Brief:
Write out exactly the lines from the first line of the records below through the line that contains "period 8.5 ns.", and stop there.

Data to use:

Source: an optimization exercise on an open RTL-to-GDS flow (aim: a short achievable clock period and few clock cycles). Production flows keep margins and buffers that such runs may drop. Function was checked by simulation only, so behaviour that the tests miss may differ from the original. Power and IR drop assume default switching activity.

==> 05-03 <==
==> flow/design.v (excerpt) <==
module manta_style (
    input clk,
    input rst,
    output [15:0] imem_addr,
    input  [15:0] imem_rdata,
    output [15:0] dmem_addr,
    output        dmem_we,
    output [15:0] dmem_wdata,
    input  [15:0] dmem_rdata
);
Settings: LEC_CHECK=0, CAP_MARGIN=40, CORE_MARGIN=2, CORE_UTILIZATION=40, PLACE_DENSITY=0.6, SETUP_SLACK_MARGIN=5, SLEW_MARGIN=40; clock period 8.5 ns.
standard.sh (not shown) runs the stock make flow with config.mk's settings and CLKGATE_MAP_FILE= SYNTH_SCRIPT=/design/flow/synth_recipe.tcl, a recipe that flattens the netlist after the stock synthesis.
==> flow/flow/run.sh <==
#!/bin/bash
set -euo pipefail
bash standard.sh SETUP_SLACK_MARGIN=5.7 "BUFFER_PORTS_ARGS=-buffer_cell sky130_fd_sc_hd__buf_4" finish > standard.log 2>&1
==> 03-12 (differences from 05-03) <==
--- a/flow/design.v
+++ b/flow/design.v
@@ -511,49 +511,45 @@
     wire s205 = s177 ^ q3_13 ^ c176;
     wire c206 = (s177 & q3_13) | (s177 & c176) | (q3_13 & c176);
     wire s207 = s179 ^ q3_14 ^ c178;
     wire c208 = (s179 & q3_14) | (s179 & c178) | (q3_14 & c178);
     wire s209 = s181 ^ q3_15 ^ c180;
     wire c210 = (s181 & q3_15) | (s181 & c180) | (q3_15 & c180);
     wire [15:0] ra = {s209, s207, s205, s203, s201, s199, s197, s195, s193, s191, s189, s187, s185, s183, q0_1, q0_0};
     wire [15:0] rb = {c208, c206, c204, c202, c200, c198, c196, c194, c192, c190, c188, c186, c184, q2_2, q1_1, 1'b0};
-    wire [16:0] sum;
-    ks_add #(.W(16), .L(4)) cpa (.a(ra), .b(rb), .cin(1'b0), .sum(sum[15:0]), .cout(sum[16]));
+    wire [16:0] sum = {1'b0, ra} + {1'b0, rb};
     assign ovf = ovf1_q | sum[16] | c182 | c210 | c8_q | c10_q | c12_q | c50_q | c52_q | c54_q | c56_q | c106_q | c108_q | c110_q | c154_q | c156_q;
     assign product = sum[15:0];
 endmodule
 module alu (
     input      [15:0] A,
     input      [15:0] B,
     input      [3:0]  shamt,
     input      [15:0] pc1,
     input             op_add,     
     input             op_sub,
     input             op_and,
     input             op_or,
     input             op_xor,
     input             op_shl,
     input             op_shr,
     input             op_link,
-    input             ld,         
-    input      [15:0] ld_data,
     output     [15:0] sum,
     output     [15:0] out
 );
     ks_add #(.W(16), .L(4)) add (.a(A), .b(op_sub ? ~B : B), .cin(op_sub), .sum(sum), .cout());
     wire [15:0] shl = A << shamt;
     wire [15:0] shr = A >> shamt;
     wire [15:0] other = ({16{op_and}}  & (A & B))
                | ({16{op_or}}   & (A | B))
                | ({16{op_xor}}  & (A ^ B))
                | ({16{op_shl}}  & shl)
                | ({16{op_shr}}  & shr)
-               | ({16{op_link}} & pc1)
-               | ({16{ld}}      & ld_data);
+               | ({16{op_link}} & pc1);
     assign out = (op_add | op_sub) ? sum : other;
 endmodule
 module ks_add #(
     parameter W = 16,
     parameter L = 4              
 ) (
     input  [W-1:0] a,
     input  [W-1:0] b,
@@ -582,39 +578,33 @@
     assign sum  = p[0] ^ {g[L][W-2:0], cin};
     assign cout = g[L][W-1];
 endmodule
 module register_file (
     input             clk,
     input             rst,
     input      [3:0]  rd_1,
     input      [3:0]  rd_2,
-    input      [3:0]  rd_3,
-    input      [3:0]  rd_4,
     input      [3:0]  wr,
     input      [15:0] wr_data,
     input             wr_en,
     output     [15:0] rd_1_data,
-    output     [15:0] rd_2_data,
-    output     [15:0] rd_3_data,
-    output     [15:0] rd_4_data
+    output     [15:0] rd_2_data
 );
     reg [15:0] gpr [1:15];
     integer i;
     always @(posedge clk) begin
         if (rst) begin
             for (i = 1; i < 16; i = i + 1) gpr[i] <= 16'd0;
         end else if (wr_en && wr != 4'd0) begin
             gpr[wr] <= wr_data;
         end
     end
     assign rd_1_data = (rd_1 == 4'd0) ? 16'd0 : gpr[rd_1];
     assign rd_2_data = (rd_2 == 4'd0) ? 16'd0 : gpr[rd_2];
-    assign rd_3_data = (rd_3 == 4'd0) ? 16'd0 : gpr[rd_3];
-    assign rd_4_data = (rd_4 == 4'd0) ? 16'd0 : gpr[rd_4];
 endmodule
 module manta_style (
     input clk,
     input rst,
     output [15:0] imem_addr,
     input  [15:0] imem_rdata,
     output [15:0] dmem_addr,
     output        dmem_we,
@@ -622,40 +612,27 @@
     input  [15:0] dmem_rdata
 );
     reg [15:0] fa;               
     reg        lr_v;             
     reg [3:0]  lr_rd;            
     reg [15:0] lr_q;
     assign imem_addr = fa;
     wire [3:0]  f_op     = imem_rdata[15:12];
-    wire        f_pnt;            
-    wire        f_bne_t  = (f_op == 4'hd) && (imem_rdata[11:8] != imem_rdata[3:0]) && !f_pnt;
+    wire        f_bne_t  = (f_op == 4'hd) && (imem_rdata[11:8] != imem_rdata[3:0]);
     wire        f_jalr_p = (f_op == 4'hf) && lr_v && (imem_rdata[11:8] == lr_rd);
     wire        f_jmp    = f_bne_t || (f_op == 4'he) || f_jalr_p;
     wire [15:0] f_off4   = {{12{imem_rdata[7]}}, imem_rdata[7:4]};
-    wire [15:0] f_off8   = {{8{imem_rdata[11]}}, imem_rdata[11:4]};
+    wire [15:0] f_off    = f_op[1] ? {{8{imem_rdata[11]}}, imem_rdata[11:4]} : f_off4;
     wire [15:0] f_seq    = fa + 16'd1;
-    wire [15:0] f_tgt_8, f_tgt_4, f_tgt_r;
-    ks_add #(.W(16), .L(4)) j_add (.a(fa), .b(f_off8), .cin(1'b0), .sum(f_tgt_8), .cout());
-    ks_add #(.W(16), .L(4)) b_add (.a(fa), .b(f_off4), .cin(1'b0), .sum(f_tgt_4), .cout());
-    ks_add #(.W(16), .L(4)) r_add (.a(lr_q), .b(f_off4), .cin(1'b0), .sum(f_tgt_r), .cout());
-    wire        f_s8 = !f_jalr_p && f_op[1];
-    wire        f_s4 = !f_jalr_p && !f_op[1];
-    wire [15:0] f_tgt = ({16{f_jalr_p}} & f_tgt_r) | ({16{f_s8}} & f_tgt_8) | ({16{f_s4}} & f_tgt_4);
+    wire [15:0] f_tgt    = f_jalr_p ? lr_q + f_off4 : fa + f_off;
     reg        d_valid;
     reg [15:0] d_ir;
     reg [15:0] d_pc1;
     reg [3:0]  d_r1, d_r2;       
-    reg [15:0] d_fb;             
-    reg        b_hm, b_hw, b_hz;  
-    reg        c_hm, c_hw, c_hz;  
-    reg        d_pnt;            
-    reg [15:0] d_fb2;            
-    reg        d_pok;            
     reg        d_jp;             
     reg [15:0] d_pbase;
     wire [3:0] d_op = d_ir[15:12];
     wire [3:0] d_ra = d_ir[11:8];
     wire [3:0] d_rb = d_ir[7:4];
     wire [3:0] d_rc = d_ir[3:0];
     wire       d_uses_a = (d_op != 4'he);
     wire       d_rr     = (d_op < 4'h6);                     
@@ -680,95 +657,61 @@
     reg        e_bt;             
     reg        e_jp;             
     reg [15:0] e_pbase;
     reg        m_wr;
     reg [3:0]  m_rd;
     reg        m_mul;
     reg [15:0] m_res;
     reg        m_jmiss;          
-    reg [15:0] m_jb, m_joff;     
-    wire [15:0] m_jt = m_jb + m_joff;
+    reg [15:0] m_jt;
     reg        w_wr;
     reg [3:0]  w_rd;
     reg [15:0] w_res;
-    reg        z_wr;             
-    reg [3:0]  z_rd;
-    reg [15:0] z_res;
-    wire [15:0] rf1, rf2, rf3, rf4;
-    wire [3:0]  f_r1 = (f_op != 4'he) ? imem_rdata[11:8] : 4'd0;
+    wire [15:0] rf1, rf2;
     register_file rf (
         .clk(clk), .rst(rst),
-        .rd_1(d_r1), .rd_2(d_r2), .rd_3(f_r1), .rd_3_data(rf3),
-        .rd_4(imem_rdata[7:4]), .rd_4_data(rf4),
+        .rd_1(d_r1), .rd_2(d_r2),
         .wr(w_rd), .wr_data(w_res), .wr_en(w_wr),
         .rd_1_data(rf1), .rd_2_data(rf2)
     );
     wire [15:0] d_v1 = (w_wr && w_rd == d_r1) ? w_res : rf1;
     wire [15:0] d_v2 = (w_wr && w_rd == d_r2) ? w_res : rf2;
     wire d_he1 = e_wr && (e_rd == d_r1) && (d_r1 != 4'd0);
     wire d_he2 = e_wr && (e_rd == d_r2) && (d_r2 != 4'd0);
     wire d_hm1 = m_wr && (m_rd == d_r1) && (d_r1 != 4'd0);
     wire d_hm2 = m_wr && (m_rd == d_r2) && (d_r2 != 4'd0);
     wire d_ls = (d_op == 4'hb) || (d_op == 4'hc);
     wire d_stall = d_valid && ((e_late && (d_he1 || d_he2)) ||
                                (d_ls && (d_he1 || (d_hm1 && m_mul))) ||
                                ((d_op == 4'hc) && d_hm2 && m_mul));
     wire [15:0] d_sd = d_hm2 ? m_res : d_v2;
-    wire [15:0] d_base = b_hm ? m_res : (b_hw ? w_res : (b_hz ? z_res : d_fb));
-    wire [3:0]  b_r1n = d_stall ? d_r1 : f_r1;      
-    wire [3:0]  c_r2n = d_stall ? d_rb : imem_rdata[7:4];
-    wire d_zc = d_valid && ((d_op == 4'h1) || (d_op == 4'h4)) && (d_rc != 4'd0) &&
-                !(e_wr && (((e_rd == d_ra) && (d_ra != 4'd0)) || ((e_rd == d_rb) && (d_rb != 4'd0)))) &&
-                !(m_mul && (b_hm || c_hm));
-    wire d_zeq = d_zc && d_pok && (d_fb == d_fb2) && !(b_hm || b_hw || b_hz || c_hm || c_hw || c_hz);
-    assign f_pnt = d_zeq && (f_op == 4'hd) &&
-                   (((imem_rdata[11:8] == d_rc) && (imem_rdata[3:0] == 4'd0)) ||
-                    ((imem_rdata[3:0] == d_rc) && (imem_rdata[11:8] == 4'd0)));
-    wire [15:0] d_addr;
-    ks_add #(.W(16), .L(4)) agu (.a(d_base), .b({12'd0, d_ir[7:4]}), .cin(1'b0), .sum(d_addr), .cout());
+    wire [15:0] d_base = d_hm1 ? m_res : d_v1;
+    wire [15:0] d_addr = d_base + {12'd0, d_ir[7:4]};
     wire [15:0] x_a = e_fam ? m_res : (e_faw ? w_res : e_a);
     wire [15:0] x_b = e_fbm ? m_res : (e_fbw ? w_res : e_b);
     wire [15:0] x_s = e_fsm ? m_res : (e_fsw ? w_res : e_s);
     wire [15:0] x_sum, x_out;
     alu alu (
         .A(x_a), .B(x_b), .shamt(e_b[3:0]), .pc1(e_pc1),
         .op_add(e_add), .op_sub(e_sub), .op_and(e_and), .op_or(e_or),
         .op_xor(e_xor), .op_shl(e_shl), .op_shr(e_shr), .op_link(e_link),
-        .ld(e_load), .ld_data(dmem_rdata),
         .sum(x_sum), .out(x_out)
     );
     wire [15:0] mul_out;
     wire [15:0] x_ma = e_mfam ? m_res : (e_mfaw ? w_res : e_a);
     wire [15:0] x_mb = e_mfbm ? m_res : (e_mfbw ? w_res : e_b);
     wire        mul_ovf;
     multiplier3 mul (.clk(clk), .A(x_ma), .B(x_mb), .product(mul_out), .ovf(mul_ovf));
-    wire a_m = e_fam, a_w = !e_fam && e_faw, a_e = !e_fam && !e_faw;
-    wire b_m = e_fbm, b_w = !e_fbm && e_fbw, b_e = !e_fbm && !e_fbw;
-    wire s_m = e_fsm, s_w = !e_fsm && e_fsw, s_e = !e_fsm && !e_fsw;
-    wire eq_mw = (m_res == w_res);
-    wire eq_am = (e_a == m_res), eq_aw = (e_a == w_res);
-    wire eq_sm = (e_s == m_res), eq_sw = (e_s == w_res), eq_as = (e_a == e_s);
-    wire eq_bm = (e_b == m_res), eq_bw = (e_b == w_res), eq_ab = (e_a == e_b);
-    wire eq_pm = (e_pbase == m_res), eq_pw = (e_pbase == w_res), eq_pa = (e_pbase == e_a);
-    wire x_eq_as = (a_m && s_m) || (a_w && s_w) ||
-                   (a_m && s_w && eq_mw) || (a_w && s_m && eq_mw) ||
-                   (a_m && s_e && eq_sm) || (a_w && s_e && eq_sw) ||
-                   (a_e && s_m && eq_am) || (a_e && s_w && eq_aw) || (a_e && s_e && eq_as);
-    wire x_eq_ab = (a_m && b_m) || (a_w && b_w) ||
-                   (a_m && b_w && eq_mw) || (a_w && b_m && eq_mw) ||
-                   (a_m && b_e && eq_bm) || (a_w && b_e && eq_bw) ||
-                   (a_e && b_m && eq_am) || (a_e && b_w && eq_aw) || (a_e && b_e && eq_ab);
-    wire x_eq_ap = (a_m && eq_pm) || (a_w && eq_pw) || (a_e && eq_pa);
-    wire x_bmiss = e_valid && e_bne && e_bt && x_eq_as;
-    wire x_jmiss = e_valid && e_jalr && !(e_jp && x_eq_ap);
+    wire x_bmiss = e_valid && e_bne && e_bt && (x_a == x_s);
+    wire x_jmiss = e_valid && e_jalr && !(e_jp && (x_a == e_pbase));
     wire x_redir = x_bmiss || x_jmiss || m_jmiss;
     wire d_fuse = d_valid && (d_op == 4'hd) && e_valid && e_zcmp && e_wr &&
                   (((d_ra == e_rd) && (d_rc == 4'd0)) || ((d_rc == e_rd) && (d_ra == 4'd0)));
-    wire d_early = d_fuse && !d_pnt && x_eq_ab;
+    wire d_early = d_fuse && (x_a == x_b);
     assign dmem_addr  = e_addr;
     assign dmem_we    = e_we;
     assign dmem_wdata = e_fdm ? m_res : e_sd;
     always @(posedge clk) begin
         if (rst) begin
             fa <= 16'd0;
         end else if (m_jmiss) begin
             fa <= m_jt;
@@ -786,33 +729,23 @@
             lr_rd <= imem_rdata[3:0];
             lr_q  <= f_seq;
         end
         if (rst || x_redir || d_early) begin
             d_valid <= 1'b0;
         end else if (!d_stall) begin
             d_valid <= 1'b1;
         end
-        d_fb <= d_stall ? d_base : rf3;
-        d_fb2 <= rf4;
-        d_pok <= !d_stall;
-        c_hm <= e_wr && (e_rd == c_r2n) && (c_r2n != 4'd0);
-        c_hw <= m_wr && (m_rd == c_r2n) && (c_r2n != 4'd0);
-        c_hz <= w_wr && (w_rd == c_r2n) && (c_r2n != 4'd0);
-        b_hm <= e_wr && (e_rd == b_r1n) && (b_r1n != 4'd0);
-        b_hw <= m_wr && (m_rd == b_r1n) && (b_r1n != 4'd0);
-        b_hz <= w_wr && (w_rd == b_r1n) && (b_r1n != 4'd0);
         if (!d_stall) begin
             d_ir    <= imem_rdata;
-            d_r1    <= f_r1;
+            d_r1    <= (f_op != 4'he) ? imem_rdata[11:8] : 4'd0;
             d_r2    <= (f_op < 4'h6) ? imem_rdata[7:4] :
                        ((f_op == 4'hc) || (f_op == 4'hd)) ? imem_rdata[3:0] : 4'd0;
             d_pc1   <= f_seq;
             d_jp    <= f_jalr_p;
-            d_pnt   <= f_pnt;
             d_pbase <= lr_q;
         end
         e_rd   <= d_rc;
         e_late <= (d_op == 4'h5);
         e_addr <= d_addr;
         e_sd   <= d_sd;
         e_fdm  <= d_he2 && (d_op == 4'hc);
         e_load <= (d_op == 4'hb);
@@ -838,45 +771,40 @@
         e_fbm  <= d_he2 && !d_imm;
         e_fbw  <= d_hm2 && !d_imm;
         e_fsm  <= d_he2;
         e_fsw  <= d_hm2;
         e_mfam <= d_he1 && (d_op == 4'h5);
         e_mfaw <= d_hm1 && (d_op == 4'h5);
         e_mfbm <= d_he2 && (d_op == 4'h5);
         e_mfbw <= d_hm2 && (d_op == 4'h5);
-        e_bt   <= (d_ra != d_rc) && !d_early && !d_pnt;
+        e_bt   <= (d_ra != d_rc) && !d_early;
         e_jp   <= d_jp;
         e_pbase <= d_pbase;
         if (rst || x_redir || d_stall || !d_valid) begin
             e_valid <= 1'b0;
             e_wr    <= 1'b0;
             e_we    <= 1'b0;
         end else begin
             e_valid <= 1'b1;
             e_wr    <= d_wr;
             e_we    <= (d_op == 4'hc);
         end
         m_rd    <= e_rd;
         m_mul   <= e_mul;
-        m_res   <= x_out;
-        m_jb    <= x_a;
-        m_joff  <= e_b;
+        m_res   <= e_load ? dmem_rdata : x_out;
+        m_jt    <= x_sum;
         if (rst) begin
             m_wr <= 1'b0;
             m_jmiss <= 1'b0;
         end else begin
             m_jmiss <= x_jmiss;
             m_wr <= e_wr;
         end
         w_rd  <= m_rd;
-        z_rd  <= w_rd;
-        z_res <= w_res;
         w_res <= m_mul ? (mul_out | {16{mul_ovf}}) : m_res;
         if (rst) begin
             w_wr <= 1'b0;
-            z_wr <= 1'b0;
         end else begin
             w_wr <= m_wr;
-            z_wr <= w_wr;
         end
     end
 endmodule
==> qor summary <==
quantity	03-12	05-03
Post-Synth Simple-Gate Area	0.1374	0.1392
Critical path data arrival time	4.09 ns	4.22 ns
Multi-input gates	2259	3137
Seq area share	0.3430	0.2948
Area occupied by multi-input gates	21330 um^2	29390 um^2
Routed metal-1 wire length	52.37 mm	73.05 mm
Crit. path cell count	14	13
Share of power burned in combinational logic	0.282	0.338
Seq power	3.84 mW	4.24 mW
Initial antenna violation count	2	14
Post-route design area	47430 um^2	59740 um^2
Starting Density	0.4047	0.4023
Worst slack at placement	4.099 ns	3.765 ns
Starting DRC count in detailed routing	3412	6349
Largest net degree at the start of global routing	42	66
Worst-skew pair later-pin latency	0.63 ns	0.70 ns
Count of sequential standard cells	635	703
Worst path max stage delay	0.53 ns	0.37 ns
Length in cells of the worst reg-to-reg path	14	16
Time the final worst path needs with I/O delays and setup	3.554 ns	3.646 ns
Outcome	no timing/DRC/antenna violations	no timing/DRC/antenna violations
Most common library cell in the layout ignoring fill and taps	sky130_fd_sc_hd__edfxtp_1	sky130_fd_sc_hd__nor2_1
Mean Syn Cell Area	11.13 um^2	10.58 um^2
Testbench counts of 05-03, summed over its fixed seeds: cycles 525,453.
Testbench counts of 03-12, summed over its fixed seeds: cycles 528,626.

-- afterwards: timing with drivers on the ports --
The results above use ideal ports. As a check the final layouts listed here were re-extracted and re-timed, cells and wires unchanged. Step 1 assumes that a clkbuf_16 drives the clock port and a buf_2 every other input. Step 2 moves the port delays by t, midway between the first and last clock arrival at a register: inputs arrive t later, outputs are due t later. That takes back most of the time a late clock gives input paths. a / b / c = ideal / step 1 / step 2; a / b = the first two.
run	t (ns)	setup WS [ns]	worst hold slack (ns)	clock arrival spread, ns	worst data-port slew with drivers (ns)
05-03	0.745	4.854 / 4.808 / 4.063	0.339 / 0.339 / 0.339	0.060 / 0.060	0.39
03-12	0.683	4.946 / 4.946 / 4.314	0.332 / 0.332 / 0.332	0.033 / 0.033	0.13
After both steps setup and hold are still met in every run listed. The setup slack of 05-03, which loses most, moves by -0.046 ns with the drivers and by -0.791 ns with both steps.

Reply to the exercise:
Source: an optimization exercise on an open RTL-to-GDS flow (aim: a short achievable clock period and few clock cycles). Production flows keep margins and buffers that such runs may drop. Function was checked by simulation only, so behaviour that the tests miss may differ from the original. Power and IR drop assume default switching activity.

==> 05-03 <==
==> flow/design.v (excerpt) <==
module manta_style (
    input clk,
    input rst,
    output [15:0] imem_addr,
    input  [15:0] imem_rdata,
    output [15:0] dmem_addr,
    output        dmem_we,
    output [15:0] dmem_wdata,
    input  [15:0] dmem_rdata
);
Settings: LEC_CHECK=0, CAP_MARGIN=40, CORE_MARGIN=2, CORE_UTILIZATION=40, PLACE_DENSITY=0.6, SETUP_SLACK_MARGIN=5, SLEW_MARGIN=40; clock period 8.5 ns.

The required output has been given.